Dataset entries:
--------------------------------
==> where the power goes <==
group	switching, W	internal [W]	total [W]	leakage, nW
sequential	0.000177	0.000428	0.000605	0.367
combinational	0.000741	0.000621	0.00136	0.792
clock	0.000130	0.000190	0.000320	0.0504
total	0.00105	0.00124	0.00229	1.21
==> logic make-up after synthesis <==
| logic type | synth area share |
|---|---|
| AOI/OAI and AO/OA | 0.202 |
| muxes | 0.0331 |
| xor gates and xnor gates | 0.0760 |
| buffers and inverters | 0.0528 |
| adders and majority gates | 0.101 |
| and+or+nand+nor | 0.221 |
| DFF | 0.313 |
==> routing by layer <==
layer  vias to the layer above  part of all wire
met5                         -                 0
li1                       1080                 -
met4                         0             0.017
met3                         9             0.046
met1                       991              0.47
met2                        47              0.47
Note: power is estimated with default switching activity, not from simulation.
===== src/rtl/secret_accum_bank.sv =====
// CHANNELS accumulators adding sample+SECRET; 1-cycle result, no output backpressure,
// in_ready low during a clear sweep. Define SECRET_ACCUM_SAT_EN for saturating sums.
module secret_accum_bank #(
    parameter int               WIDTH    = 32,
    parameter int               CHANNELS = 4,
    parameter logic [WIDTH-1:0] SECRET   = WIDTH'(7)
) (
    input logic                clk,
    input logic                rst,
    secret_accum_bank_if.slave bus
);
    localparam int CW = (CHANNELS > 1) ? $clog2(CHANNELS) : 1;

    typedef enum logic {RUN, SWEEP} state_t;

    state_t           state_q;
    logic [CW-1:0]    sweep_q;
    logic [WIDTH-1:0] acc_q [CHANNELS];
    logic             out_valid_q;
    logic [CW-1:0]    out_chan_q;
    logic [WIDTH-1:0] out_data_q;
    logic             out_err_q;
    logic             out_sat_q;

    logic             in_ready;
    logic             xfer;
    logic             chan_ok;
    logic [WIDTH-1:0] cur_acc;
    logic [WIDTH-1:0] rd_acc;
    logic [WIDTH-1:0] base;
    logic [WIDTH-1:0] sum_d;
    logic             sat_d;

    // Mux-based reads keep out-of-range selects from indexing past the array.
    always_comb begin
        cur_acc = '0;
        rd_acc  = '0;
        for (int i = 0; i < CHANNELS; i++) begin
            if (bus.in_chan == CW'(i)) cur_acc = acc_q[i];
            if (bus.rd_chan == CW'(i)) rd_acc  = acc_q[i];
        end
    end

    assign chan_ok = int'(bus.in_chan) < CHANNELS;
    assign base    = bus.in_clear ? '0 : cur_acc;

`ifdef SECRET_ACCUM_SAT_EN
    logic [WIDTH+1:0] wide_sum;
    assign wide_sum = {2'b00, base} + {2'b00, bus.in_data} + {2'b00, SECRET};
    assign sat_d    = |wide_sum[WIDTH+1:WIDTH];
    assign sum_d    = sat_d ? '1 : wide_sum[WIDTH-1:0];
`else
    assign sum_d = base + bus.in_data + SECRET;
    assign sat_d = 1'b0;
`endif

    assign in_ready = (state_q == RUN) && !bus.clear_all;
    assign xfer     = bus.in_valid && in_ready;

    always_ff @(posedge clk or posedge rst) begin
        if (rst) begin
            state_q     <= RUN;
            sweep_q     <= '0;
            out_valid_q <= 1'b0;
            out_chan_q  <= '0;
            out_data_q  <= '0;
            out_err_q   <= 1'b0;
            out_sat_q   <= 1'b0;
            for (int i = 0; i < CHANNELS; i++) acc_q[i] <= '0;
        end else begin
            out_valid_q <= xfer;
            if (xfer) begin
                out_chan_q <= bus.in_chan;
                out_data_q <= chan_ok ? sum_d : '0;
                out_err_q  <= !chan_ok;
                out_sat_q  <= chan_ok && sat_d;
            end
            case (state_q)
                RUN: begin
                    if (bus.clear_all) begin
                        state_q <= SWEEP;
                        sweep_q <= '0;
                    end
                    for (int i = 0; i < CHANNELS; i++) begin
                        if (xfer && chan_ok && bus.in_chan == CW'(i)) acc_q[i] <= sum_d;
                    end
                end
                SWEEP: begin
                    for (int i = 0; i < CHANNELS; i++) begin
                        if (sweep_q == CW'(i)) acc_q[i] <= '0;
                    end
                    if (int'(sweep_q) == CHANNELS - 1) begin
                        state_q <= RUN;
                        sweep_q <= '0;
                    end else begin
                        sweep_q <= sweep_q + CW'(1);
                    end
                end
                default: state_q <= RUN;
            endcase
        end
    end

    assign bus.in_ready  = in_ready;
    assign bus.busy      = (state_q == SWEEP);
    assign bus.out_valid = out_valid_q;
    assign bus.out_chan  = out_chan_q;
    assign bus.out_data  = out_data_q;
    assign bus.out_err   = out_err_q;
    assign bus.out_sat   = out_sat_q;
    assign bus.rd_data   = bus.rd_bypass ? bus.in_data : rd_acc;
endmodule
[src/rtl/reg_file_sb_pkg.sv]
// Shared constants for the scoreboarded register file: default geometry,
// address/count width helpers and the index of the hardwired-zero register.
package reg_file_sb_pkg;

    localparam int DEF_WIDTH = 32;
    localparam int DEF_DEPTH = 32;
    localparam int ZERO_REG  = 0;

    function automatic int addr_width(input int depth);
        return $clog2(depth);
    endfunction

    // One extra code point so the count can represent every register.
    function automatic int count_width(input int depth);
        return $clog2(depth + 1);
    endfunction

endpackage

[src/rtl/reg_file_sb_cell.sv]
// One architectural register word: load-enabled flop with asynchronous clear.
module reg_cell #(
    parameter int WIDTH = 32
) (
    input  logic             clk,
    input  logic             reset,
    input  logic             en,
    input  logic [WIDTH-1:0] d,
    output logic [WIDTH-1:0] q
);

    always_ff @(posedge clk or negedge reset) begin
        if (!reset) begin
            q <= '0;
        end else if (en) begin
            q <= d;
        end
    end

endmodule

[src/rtl/reg_file_sb.sv]
// Register file with a per-register pending (scoreboard) bit, writeback
// bypass on both read ports and a registered count of pending registers.
module reg_file_sb
    import reg_file_sb_pkg::*;
#(
    parameter  int WIDTH = DEF_WIDTH,
    parameter  int DEPTH = DEF_DEPTH,
    localparam int AW    = addr_width(DEPTH),
    localparam int CW    = count_width(DEPTH)
) (
    input  logic             clk,
    input  logic             reset,
    input  logic             wr_en,
    input  logic [AW-1:0]    wr_addr,
    input  logic [WIDTH-1:0] wr_data,
    input  logic             issue_en,
    input  logic [AW-1:0]    issue_rd,
    input  logic [AW-1:0]    rs1_addr,
    input  logic [AW-1:0]    rs2_addr,
    output logic [WIDTH-1:0] rs1_data,
    output logic [WIDTH-1:0] rs2_data,
    output logic             rs1_busy,
    output logic             rs2_busy,
    output logic [CW-1:0]    busy_count
);

    // Register 0 and addresses beyond DEPTH are inert for reads, writes and issues.
    function automatic logic addr_ok(input logic [AW-1:0] a);
        return (a != AW'(ZERO_REG)) && (int'(a) < DEPTH);
    endfunction

    logic             wr_ok;
    logic             iss_ok;
    logic [WIDTH-1:0] regs [DEPTH];
    logic [DEPTH-1:0] busy;
    logic [DEPTH-1:0] busy_next;
    logic             set_new;
    logic             clr_new;

    assign wr_ok  = wr_en && addr_ok(wr_addr);
    assign iss_ok = issue_en && addr_ok(issue_rd);

    assign regs[ZERO_REG] = '0;

    for (genvar i = 1; i < DEPTH; i++) begin : g_cell
        reg_cell #(.WIDTH(WIDTH)) u_cell (
            .clk   (clk),
            .reset (reset),
            .en    (wr_ok && (wr_addr == AW'(i))),
            .d     (wr_data),
            .q     (regs[i])
        );
    end

    always_comb begin
        rs1_data = '0;
        rs1_busy = 1'b0;
        if (reset && addr_ok(rs1_addr)) begin
            if (wr_ok && (wr_addr == rs1_addr)) begin
                rs1_data = wr_data;
            end else begin
                rs1_data = regs[rs1_addr];
                rs1_busy = busy[rs1_addr];
            end
        end
    end

    always_comb begin
        rs2_data = '0;
        rs2_busy = 1'b0;
        if (reset && addr_ok(rs2_addr)) begin
            if (wr_ok && (wr_addr == rs2_addr)) begin
                rs2_data = wr_data;
            end else begin
                rs2_data = regs[rs2_addr];
                rs2_busy = busy[rs2_addr];
            end
        end
    end

    // Issue is applied after writeback so a new producer supersedes the retiring one.
    always_comb begin
        busy_next = busy;
        if (wr_ok) begin
            busy_next[wr_addr] = 1'b0;
        end
        if (iss_ok) begin
            busy_next[issue_rd] = 1'b1;
        end
    end

    assign set_new = iss_ok && !busy[issue_rd];
    assign clr_new = wr_ok && busy[wr_addr] && !(iss_ok && (issue_rd == wr_addr));

    always_ff @(posedge clk or negedge reset) begin
        if (!reset) begin
            busy       <= '0;
            busy_count <= '0;
        end else begin
            busy       <= busy_next;
            busy_count <= busy_count + CW'(set_new) - CW'(clr_new);
        end
    end

endmodule

[config.mk]
export PLATFORM = sky130hd
export DESIGN_NAME = reg_file_sb
export DESIGN_NICKNAME = d
export VERILOG_FILES = /design/src/rtl/reg_file_sb_pkg.sv /design/src/rtl/reg_file_sb_cell.sv /design/src/rtl/reg_file_sb.sv
export SDC_FILE = /design/constraint.sdc
export NUM_CORES = 2
export LEC_CHECK = 0
export CORE_MARGIN = 1.5
export CORE_UTILIZATION = 45
export CTS_CLUSTER_DIAMETER = 120
export CTS_CLUSTER_SIZE = 20
export DETAILED_ROUTE_END_ITERATION = 16
export DONT_BUFFER_PORTS = 1
export PLACE_DENSITY = 0.6
export SLEW_MARGIN = 5
export SYNTH_ARGS = -nofsm -noshare
export SYNTH_HDL_FRONTEND = slang
export SYNTH_HIERARCHICAL = 1
export SYNTH_SLANG_ARGS = --single-unit
[constraint.sdc]
create_clock -name clk -period 3.19 [get_ports clk]
set_clock_uncertainty 0.2 [all_clocks]
set_input_delay 0.1595 -clock clk [delete_from_list [all_inputs] [get_ports clk]]
set_output_delay 0.1595 -clock clk [all_outputs]
set_load 0.05 [all_outputs]
# Yosys cells after proc, flatten, opt, wreduce, memory -nomap -nowiden
# Cells that the tools add are included.
[totals]
register_bits = 1030
in_bits = 56
out_inout_bits = 72
elab_cells = 159
[classes]
n_addsub = 2
n_lt_le_gt_ge = 8
n_eq_ne = 34
muxes = 28
bitwise = 5
n_reduce_logical = 49
[op_table]
columns = ["op", "n"]
rows = [
  ["$bmux 32 s5", 2],
  ["$mux 32", 10],
  ["$eq 5x5->1 const B", 16],
  ["$logic_and 1x1->1", 43],
  ["$eq 5x4->1 const B", 8],
  ["$and 32x32->32", 1],
  ["$not 32->32", 1],
  ["$or 32x32->32", 1],
  ["$lt 5x6->1 const B", 4],
  ["$bmux 1 s5", 4],
  ["$eq 5x3->1 const B", 4],
  ["$reduce_bool 5->1", 4],
  ["$eq 5x5->1", 3],
  ["$ge 6x6->1 const B", 2],
  ["$not 5->6", 2],
  ["$demux 1 s5", 2],
  ["$eq 5x2->1 const B", 2],
  ["$ge 5x1->1 const B", 2],
  ["$mux 1", 10],
  ["$add 6x1->6", 1],
  ["$sub 6x1->6", 1],
  ["$eq 5x1->1 const B", 1],
  ["$logic_not 1->1", 2],
]

# Longest topological paths before layout
[logic_depth]
depth_word = 9
ltp_mapped = 15
mapped_depth_nobuf = 14

# By module
# The synthesis kept the hierarchy.
[by_module_without_submodules]
columns = ["mod", "n_inst", "cells_each", "area_each_um2", "seq_area_each_um2"]
rows = [
  ["reg_cell", 31, 68, 1345.0, 800.8],
  ["reg_file_sb", 1, 1812, 19962.9, 950.9],
]

# Worst setup path after synthesis
# Ideal clock, no wire load.
[synth_path]
kind = "input to output"
start = "in wr_addr[1]"
end = "out rs1_data[0]"
t_arrival_ns = 3.065
t_required_ns = 2.830
path_slack_ns = -0.234
path_stages = 8
n_path_buf = 3
cell_sequence = "buf_2 > or2_1 > buf_6 > o41ai_4 > nor4_1 > or2_1 > buf_6 > o41ai_1"
[synth_via]
elab_chain_cells = 5
word_cells_on_any_way = 6
cone_classes = "eq/ne (1); mux (2); reduce/logical (3)"
[synth_rtl]
columns = ["element", "line_no", "text"]
rows = [
  ["from (decl)", "reg_file_sb.sv:14", "input logic [AW-1:0] wr_addr,"],
  ["$reduce_bool 5->1", "reg_file_sb.sv:29", "return (a != AW'(ZERO_REG)) && (int'(a) < DEPTH);"],
  ["$logic_and 1x1->1", "reg_file_sb.sv:40", "assign wr_ok = wr_en && addr_ok(wr_addr);"],
  ["$logic_and 1x1->1 *", "reg_file_sb.sv:59", "if (wr_ok && (wr_addr == rs1_addr)) begin"],
  ["$mux 32 *", "reg_file_sb.sv:59", ""],
  ["$mux 32 *", "reg_file_sb.sv:58", "if (reset && addr_ok(rs1_addr)) begin"],
  ["to (decl)", "reg_file_sb.sv:20", "output logic [WIDTH-1:0] rs1_data,"],
]
# Every way passes the cells marked *; elsewhere a longest branch is shown, timed or not.

# Worst setup path after layout
[layout_path]
start = "in rs1_addr[0]"
end = "out rs1_data[9]"
[layout_via]
elab_chain_cells = 6
word_cells_on_any_way = 10
cone_classes = "eq/ne (1); mux (5); bitwise (1); reduce/logical (3)"
[layout_rtl]
columns = ["element", "line_no", "text"]
rows = [
  ["from (decl)", "reg_file_sb.sv:18", "input logic [AW-1:0] rs1_addr,"],
  ["$not 5->6 (not written as such)", "reg_file_sb.sv:62", "rs1_data = regs[rs1_addr];"],
  ["$bmux 32 s5", "reg_file_sb.sv:62", ""],
  ["$mux 32 (not written as such) (2 in series)", "reg_file_sb.sv:62", ""],
  ["$mux 32", "reg_file_sb.sv:59", ""],
  ["$mux 32 *", "reg_file_sb.sv:58", ""],
]
# Every way passes the cells marked *; elsewhere a longest branch is shown, timed or not. The select of a mux whose other input is x is not followed.

==> impl_metrics.py <==
metrics = {
    "clock_tree": {
        "cts_tree": "done",
        "cts-root-buf": "clkbuf_16",
        "clockBufferDepth": 3,
        "insertion_delay_ns": 0.73,
        "cts.sinks": 1030,
        "clkSlewWorstSetupHoldPaths_ns": 0.09,
        "numCtsBuffers": 58,
        "htree_num_levels": 2,
    },
    "flow_run": {
        "max-cap-violations": 0,
    },
    "logic_synthesis": {
        "synth_top_cell_area_share_pct": 41.8,
        "yosys.area_share.simple_pct": 2.54,
        "ys.flop_type": "dfrtp_1",
        "yosys.area_share.adder_pct": 0.154,
        "synth-compound-area-share_pct": 5.73,
        "synth_cells": 3920,
        "synth-edff-count": 0,
        "synthArstFlopShare_pct": 100,
        "yosysTopAreaCell": "dfrtp_1",
        "syn_area_um2": 61700,
        "synth_fp_nets": 3983,
        "yosys_warnings": 6,
        "synth-xor-area-share_pct": 0.270,
        "ys_seq_elements": 1030,
        "synth_top_family_by_area": "multiplexers",
        "yosysUniqueCellTypes": 63,
        "synth.area.top_cells": "dfrtp_1 42%, mux2_4 23%, mux4_2 16%, mux2_2 3.3%, buf_12 3.1%",
        "yosys-mux-area-fraction_pct": 43.9,
        "postSynthAreaPerCell_um2": 15.7,
        "ys_seq_area_share_pct": 41.8,
    },
    "route": {
        "drt_iter0_drc": 3880,
        "wire_per_inst_um": 35.5,
        "ant_nets": 0,
        "via_per_inst": 6.61,
        "drc_errors": 0,
        "vias": 38400,
        "drt_wl_total_um": 206000,
        "drt-pass1-iter-count": 7,
    },
    "global_routing": {
        "antenna_found_initial": 12,
        "grt_max_degree": 279,
        "grt-ovfl-total": 0,
        "grt_pass1_wl_um": 299000,
        "gr-usage-all-layers_pct": 29.3,
        "first_global_vias": 39700,
    },
    "final_layout": {
        "drive_gt1_share_pct": 50.5,
        "area_delta_synth_final_pct": 9.83,
        "mostFrequentLayoutCells": "1,030 x dfrtp_1, 930 x mux2_4, 430 x mux4_2",
        "finalNetCount": 4069,
        "final_cell_count_no_fill": 5814,
        "layout_commonest_cell": "dfrtp_1",
    },
    "placed_design": {
        "gp_congestion": 0.832,
        "dp_hpwl_um": 113000,
        "numPortBuffers": 0,
        "placed_cells": 5590,
    },
    "sta": {
        "tightest_slew_ns": 1.25,
        "relSlewSlack_pct": 17.0,
        "min_period_ns": 3.35,
        "fin_crit_sh_pct": 105,
        "hold_viol_final": 492,
        "finalMaxSlewViolations": 0,
        "layout_setup_ws_ns": -0.161,
        "setup_viol": 31,
        "rsz0062_at_grt": "true",
        "max_freq_mhz": 298,
        "holdWs_ns": -1.08,
    },
    "power": {
        "powerDensity_nw_per_um2": 539,
        "p_leak_nw": 28.8,
        "vdd_ir_drop_max_mv": 0.584,
        "power_w": 0.0365,
    },
    "die": {
        "rows": 135,
        "ios": 128,
        "die_w_um": 373,
        "core_um2": 136000,
        "die-height_um": 373,
        "initial_core_util_pct": 45.5,
        "dieArea_um2": 139000,
    },
    "status": {
        "status": "finished, violations left",
        "violations": "negative hold slack, negative setup slack",
    },
    "min_path": {
        "hold_class": "input pin to asynchronous set/reset pin",
    },
    "worst_setup_path": {
        "crit_required_ns": 2.83,
        "worstSetupPathType": "input pin to output port",
        "arrival_ns": 2.99,
        "r2r_cells": 11,
        "reg2reg_from": "busy[3]$_DFF_PN0_",
        "crit_fanout": 278,
        "startpoint": "rs1_addr[0]",
        "endpoint_kind": "output port",
        "startpoint_type": "input pin",
    },
}
## worst paths after layout
path / end / slack, ns
setup / recovery: rs1_data[9] / -0.16
hold / removal: g_cell[8].u_cell/q[30]$_DFFE_PN0P_ / -1.08
setup reg to reg: busy_count[4]$_DFF_PN0_ / 0.01
hold reg to reg: busy[0]$_DFF_PN0_ / 0.32
max in group asynchronous: g_cell[1].u_cell/q[10]$_DFFE_PN0P_ / 1.00
min in group clk: busy_count[1]$_DFF_PN0_ / 0.03
## flip-flops by register name, indices dropped and copies added, names as in the netlist
name / count
g_cell.u_cell/q: 992
busy: 32
busy_count: 6
## cell type report
class,count,area (um2)
clock buffer,58,1450
clock inverter,6,68.8
antenna,23,57.6
fill,11400,67900
inverter,10,37.5
tap,1781,2230
sequential,1030,25800
timing repair buffer,395,5070
multi-input combinational,2511,33000
## critical path: stages
cell and delay (ns):
or4_1 0.80, o21ai_2 0.39, or2_4 0.51, buf_4 0.28, o21ai_1 0.16, buf_12 0.18
## per-stage QoR
step           hold WS (ns)  instance area, um2  util, %  TNS [ns]  setup WS, ns
4_1_cts               -1.12               67500     49.7  -0.00273      -0.00273
3_5_place_dp         -0.332               64300     47.4    -68.03        -0.341
6_report              -1.08               67700     49.9     -2.56        -0.161
2_1_floorplan        -0.336               61700        -    -0.467        -0.233
5_1_grt               -1.10               67700     49.9    -0.356        -0.132
3_3_place_gp         -0.332               64300     47.4    -60.24        -0.303
## Yosys cell counts, types with 29 or more instances
library cell,instances
dfrtp_1,1030
mux2_4,930
mux4_2,430
mux2_2,178
mux2i_1,140
a22oi_1,119
nand2_1,118
clkbuf_1,111
buf_12,94
buf_2,81
o21ai_0,77
nor2_1,66
a21oi_1,56
nor3_1,50
buf_6,42
o22ai_1,40
a211oi_1,37
nor2b_1,37
a221o_1,29
## metal layers
| metal | vias up | part of all wire, % | GRT usage [%] |
|---|---|---|---|
| met5 | - | 0.019 | 0 |
| met4 | 6 | 3.5 | 10.4 |
| met3 | 324 | 8.1 | 5.82 |
| met2 | 1753 | 45 | 44.2 |
| met1 | 21000 | 43 | 42.1 |
| li1 | 15300 | - | - |
## repair_timing
action / 4_1_cts / 5_1_grt
gates cloned: 0 / 1
setup endpoints to repair: 14 / 38
endpoints found under the hold margin: 1449 / 388
hold buffers: 123 / 4
resized for setup: 21 / 26
buffers inserted: 5 / 4
pin swaps: 5 / 10
## cells by family after synthesis
family,after synthesis
mux,1678
flops,1030
compound gates,474
buf+inv,380
simple gates,332
xor+xnor,19
fa+ha+maj,7
## power by group
group | switching, W | internal [W] | leakage, nW
Clock | 0.00467 | 0.00327 | 0.744
Combinational | 0.00376 | 0.00694 | 14.9
Sequential | 0.00223 | 0.0156 | 13.1
Total | 0.0107 | 0.0259 | 28.8
Power figures use the tool's default switching activity.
--------------------------------
The required answer is the run of lines above, starting at the line with "pin to output" and ending at the line with "fill,11400,67900", reproduced exactly with both ends.

__Output below__
        "worstSetupPathType": "input pin to output port",
        "arrival_ns": 2.99,
        "r2r_cells": 11,
        "reg2reg_from": "busy[3]$_DFF_PN0_",
        "crit_fanout": 278,
        "startpoint": "rs1_addr[0]",
        "endpoint_kind": "output port",
        "startpoint_type": "input pin",
    },
}
## worst paths after layout
path / end / slack, ns
setup / recovery: rs1_data[9] / -0.16
hold / removal: g_cell[8].u_cell/q[30]$_DFFE_PN0P_ / -1.08
setup reg to reg: busy_count[4]$_DFF_PN0_ / 0.01
hold reg to reg: busy[0]$_DFF_PN0_ / 0.32
max in group asynchronous: g_cell[1].u_cell/q[10]$_DFFE_PN0P_ / 1.00
min in group clk: busy_count[1]$_DFF_PN0_ / 0.03
## flip-flops by register name, indices dropped and copies added, names as in the netlist
name / count
g_cell.u_cell/q: 992
busy: 32
busy_count: 6
## cell type report
class,count,area (um2)
clock buffer,58,1450
clock inverter,6,68.8
antenna,23,57.6
fill,11400,67900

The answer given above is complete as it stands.